*** MATERIAL FOR THIS EXERCISE Section Begins ***
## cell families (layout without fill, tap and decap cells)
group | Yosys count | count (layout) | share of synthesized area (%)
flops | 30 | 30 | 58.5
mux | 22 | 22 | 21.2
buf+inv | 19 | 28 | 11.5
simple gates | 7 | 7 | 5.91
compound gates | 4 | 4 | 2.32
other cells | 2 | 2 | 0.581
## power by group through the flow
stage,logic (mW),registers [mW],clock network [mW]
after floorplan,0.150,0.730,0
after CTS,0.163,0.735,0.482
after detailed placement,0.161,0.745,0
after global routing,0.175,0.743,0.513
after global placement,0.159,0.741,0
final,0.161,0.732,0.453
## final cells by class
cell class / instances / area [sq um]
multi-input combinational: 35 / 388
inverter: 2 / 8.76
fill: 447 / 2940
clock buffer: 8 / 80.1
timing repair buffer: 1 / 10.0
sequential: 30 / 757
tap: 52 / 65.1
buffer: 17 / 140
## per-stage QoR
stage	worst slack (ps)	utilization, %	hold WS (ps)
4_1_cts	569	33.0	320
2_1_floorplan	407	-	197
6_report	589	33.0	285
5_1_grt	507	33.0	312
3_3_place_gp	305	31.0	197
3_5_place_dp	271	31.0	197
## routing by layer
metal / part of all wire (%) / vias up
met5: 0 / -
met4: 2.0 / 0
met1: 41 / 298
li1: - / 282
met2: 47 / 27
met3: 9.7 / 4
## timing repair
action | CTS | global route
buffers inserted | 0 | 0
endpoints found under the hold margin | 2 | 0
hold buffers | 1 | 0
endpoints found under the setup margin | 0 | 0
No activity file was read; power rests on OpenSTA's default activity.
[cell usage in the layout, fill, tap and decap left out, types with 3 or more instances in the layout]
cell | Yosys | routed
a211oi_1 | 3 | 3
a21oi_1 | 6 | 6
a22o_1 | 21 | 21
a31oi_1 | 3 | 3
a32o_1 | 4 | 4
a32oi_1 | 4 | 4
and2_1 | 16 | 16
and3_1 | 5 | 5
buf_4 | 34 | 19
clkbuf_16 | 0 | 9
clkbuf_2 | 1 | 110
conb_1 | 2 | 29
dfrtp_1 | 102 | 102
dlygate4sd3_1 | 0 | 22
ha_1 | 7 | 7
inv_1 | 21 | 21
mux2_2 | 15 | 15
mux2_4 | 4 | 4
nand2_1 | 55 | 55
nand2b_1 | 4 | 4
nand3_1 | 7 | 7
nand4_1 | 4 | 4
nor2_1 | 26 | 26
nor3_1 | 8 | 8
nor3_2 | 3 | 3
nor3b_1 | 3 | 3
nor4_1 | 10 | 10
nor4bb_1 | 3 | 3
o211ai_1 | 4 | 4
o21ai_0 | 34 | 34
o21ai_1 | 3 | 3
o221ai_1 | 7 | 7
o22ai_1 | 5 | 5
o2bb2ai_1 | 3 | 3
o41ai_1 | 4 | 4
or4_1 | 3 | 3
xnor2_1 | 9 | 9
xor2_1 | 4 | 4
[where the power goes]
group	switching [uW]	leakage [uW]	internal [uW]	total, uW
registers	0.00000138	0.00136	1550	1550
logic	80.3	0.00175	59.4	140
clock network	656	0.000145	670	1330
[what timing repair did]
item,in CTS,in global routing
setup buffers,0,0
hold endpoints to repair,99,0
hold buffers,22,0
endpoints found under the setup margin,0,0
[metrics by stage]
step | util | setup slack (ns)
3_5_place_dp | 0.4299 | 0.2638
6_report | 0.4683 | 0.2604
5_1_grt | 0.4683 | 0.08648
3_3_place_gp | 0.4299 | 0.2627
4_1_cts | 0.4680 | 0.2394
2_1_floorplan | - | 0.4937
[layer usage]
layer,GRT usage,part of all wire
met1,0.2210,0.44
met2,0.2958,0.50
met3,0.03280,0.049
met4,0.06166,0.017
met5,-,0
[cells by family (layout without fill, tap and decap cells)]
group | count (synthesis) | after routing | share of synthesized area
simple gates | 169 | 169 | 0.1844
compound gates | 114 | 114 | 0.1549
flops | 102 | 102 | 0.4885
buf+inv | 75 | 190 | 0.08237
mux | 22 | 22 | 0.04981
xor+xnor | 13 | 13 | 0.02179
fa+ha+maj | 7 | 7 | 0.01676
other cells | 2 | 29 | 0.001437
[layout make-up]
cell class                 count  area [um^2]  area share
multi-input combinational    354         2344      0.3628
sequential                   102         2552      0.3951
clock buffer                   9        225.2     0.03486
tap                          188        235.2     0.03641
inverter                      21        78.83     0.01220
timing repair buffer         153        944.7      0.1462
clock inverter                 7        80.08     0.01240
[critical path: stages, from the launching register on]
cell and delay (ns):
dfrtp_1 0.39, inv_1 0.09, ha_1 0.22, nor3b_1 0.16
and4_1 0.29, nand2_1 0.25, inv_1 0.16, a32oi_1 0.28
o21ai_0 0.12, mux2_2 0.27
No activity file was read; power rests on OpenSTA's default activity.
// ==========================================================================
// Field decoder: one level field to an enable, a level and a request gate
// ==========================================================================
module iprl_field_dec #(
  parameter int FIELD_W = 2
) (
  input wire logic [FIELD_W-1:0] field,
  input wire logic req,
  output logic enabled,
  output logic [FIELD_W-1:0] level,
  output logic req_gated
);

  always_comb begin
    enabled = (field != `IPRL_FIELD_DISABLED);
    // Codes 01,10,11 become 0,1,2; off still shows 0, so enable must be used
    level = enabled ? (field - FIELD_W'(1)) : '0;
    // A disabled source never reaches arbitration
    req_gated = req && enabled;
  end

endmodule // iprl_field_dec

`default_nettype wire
*** MATERIAL FOR THIS EXERCISE Section Ends ***
*** MATERIAL FOR THIS EXERCISE Section Begins ***
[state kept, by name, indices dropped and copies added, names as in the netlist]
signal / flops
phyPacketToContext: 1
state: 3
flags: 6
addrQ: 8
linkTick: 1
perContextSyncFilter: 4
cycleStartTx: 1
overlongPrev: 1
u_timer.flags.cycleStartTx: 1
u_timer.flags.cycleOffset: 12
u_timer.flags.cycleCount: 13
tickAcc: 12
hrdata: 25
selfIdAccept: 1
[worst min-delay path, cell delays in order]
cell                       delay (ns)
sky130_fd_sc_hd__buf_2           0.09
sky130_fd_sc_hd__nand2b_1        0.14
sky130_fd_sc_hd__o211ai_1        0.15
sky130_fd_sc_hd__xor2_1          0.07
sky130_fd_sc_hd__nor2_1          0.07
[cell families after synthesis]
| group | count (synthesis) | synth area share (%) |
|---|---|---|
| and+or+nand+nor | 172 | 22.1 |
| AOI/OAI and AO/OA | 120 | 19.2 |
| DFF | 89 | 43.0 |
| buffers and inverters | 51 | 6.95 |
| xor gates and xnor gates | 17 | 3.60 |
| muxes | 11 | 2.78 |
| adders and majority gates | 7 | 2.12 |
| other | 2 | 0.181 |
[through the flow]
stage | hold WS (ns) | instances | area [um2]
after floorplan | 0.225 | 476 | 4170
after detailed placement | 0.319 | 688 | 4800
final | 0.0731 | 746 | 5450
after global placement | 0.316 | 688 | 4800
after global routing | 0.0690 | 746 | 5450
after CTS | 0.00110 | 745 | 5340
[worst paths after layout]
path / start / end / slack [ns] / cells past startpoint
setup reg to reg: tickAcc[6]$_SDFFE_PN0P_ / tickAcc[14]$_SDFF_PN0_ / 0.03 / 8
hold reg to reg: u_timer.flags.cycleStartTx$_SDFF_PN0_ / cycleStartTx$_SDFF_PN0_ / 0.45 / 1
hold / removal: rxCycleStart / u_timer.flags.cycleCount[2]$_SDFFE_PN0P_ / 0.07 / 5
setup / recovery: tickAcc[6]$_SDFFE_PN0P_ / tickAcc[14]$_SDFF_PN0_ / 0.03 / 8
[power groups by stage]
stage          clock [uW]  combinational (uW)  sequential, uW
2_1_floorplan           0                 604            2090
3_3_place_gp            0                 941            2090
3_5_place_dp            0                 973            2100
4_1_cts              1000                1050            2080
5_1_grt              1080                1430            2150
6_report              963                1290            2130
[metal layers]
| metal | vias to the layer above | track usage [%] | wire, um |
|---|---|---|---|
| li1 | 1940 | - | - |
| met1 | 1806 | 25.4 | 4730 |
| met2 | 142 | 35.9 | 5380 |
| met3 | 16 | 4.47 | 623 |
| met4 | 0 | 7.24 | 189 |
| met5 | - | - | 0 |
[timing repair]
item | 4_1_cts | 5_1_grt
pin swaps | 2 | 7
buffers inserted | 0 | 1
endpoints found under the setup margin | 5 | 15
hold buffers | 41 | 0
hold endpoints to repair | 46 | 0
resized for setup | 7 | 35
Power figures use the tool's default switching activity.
*** MATERIAL FOR THIS EXERCISE Section Ends ***
- [WORK TO COMPLETE]:
Copy, from the data above, every line where the word "area" appears.

- [TASK OUTPUT]:
group | Yosys count | count (layout) | share of synthesized area (%)
cell class / instances / area [sq um]
group | count (synthesis) | after routing | share of synthesized area
cell class                 count  area [um^2]  area share
| group | count (synthesis) | synth area share (%) |
stage | hold WS (ns) | instances | area [um2]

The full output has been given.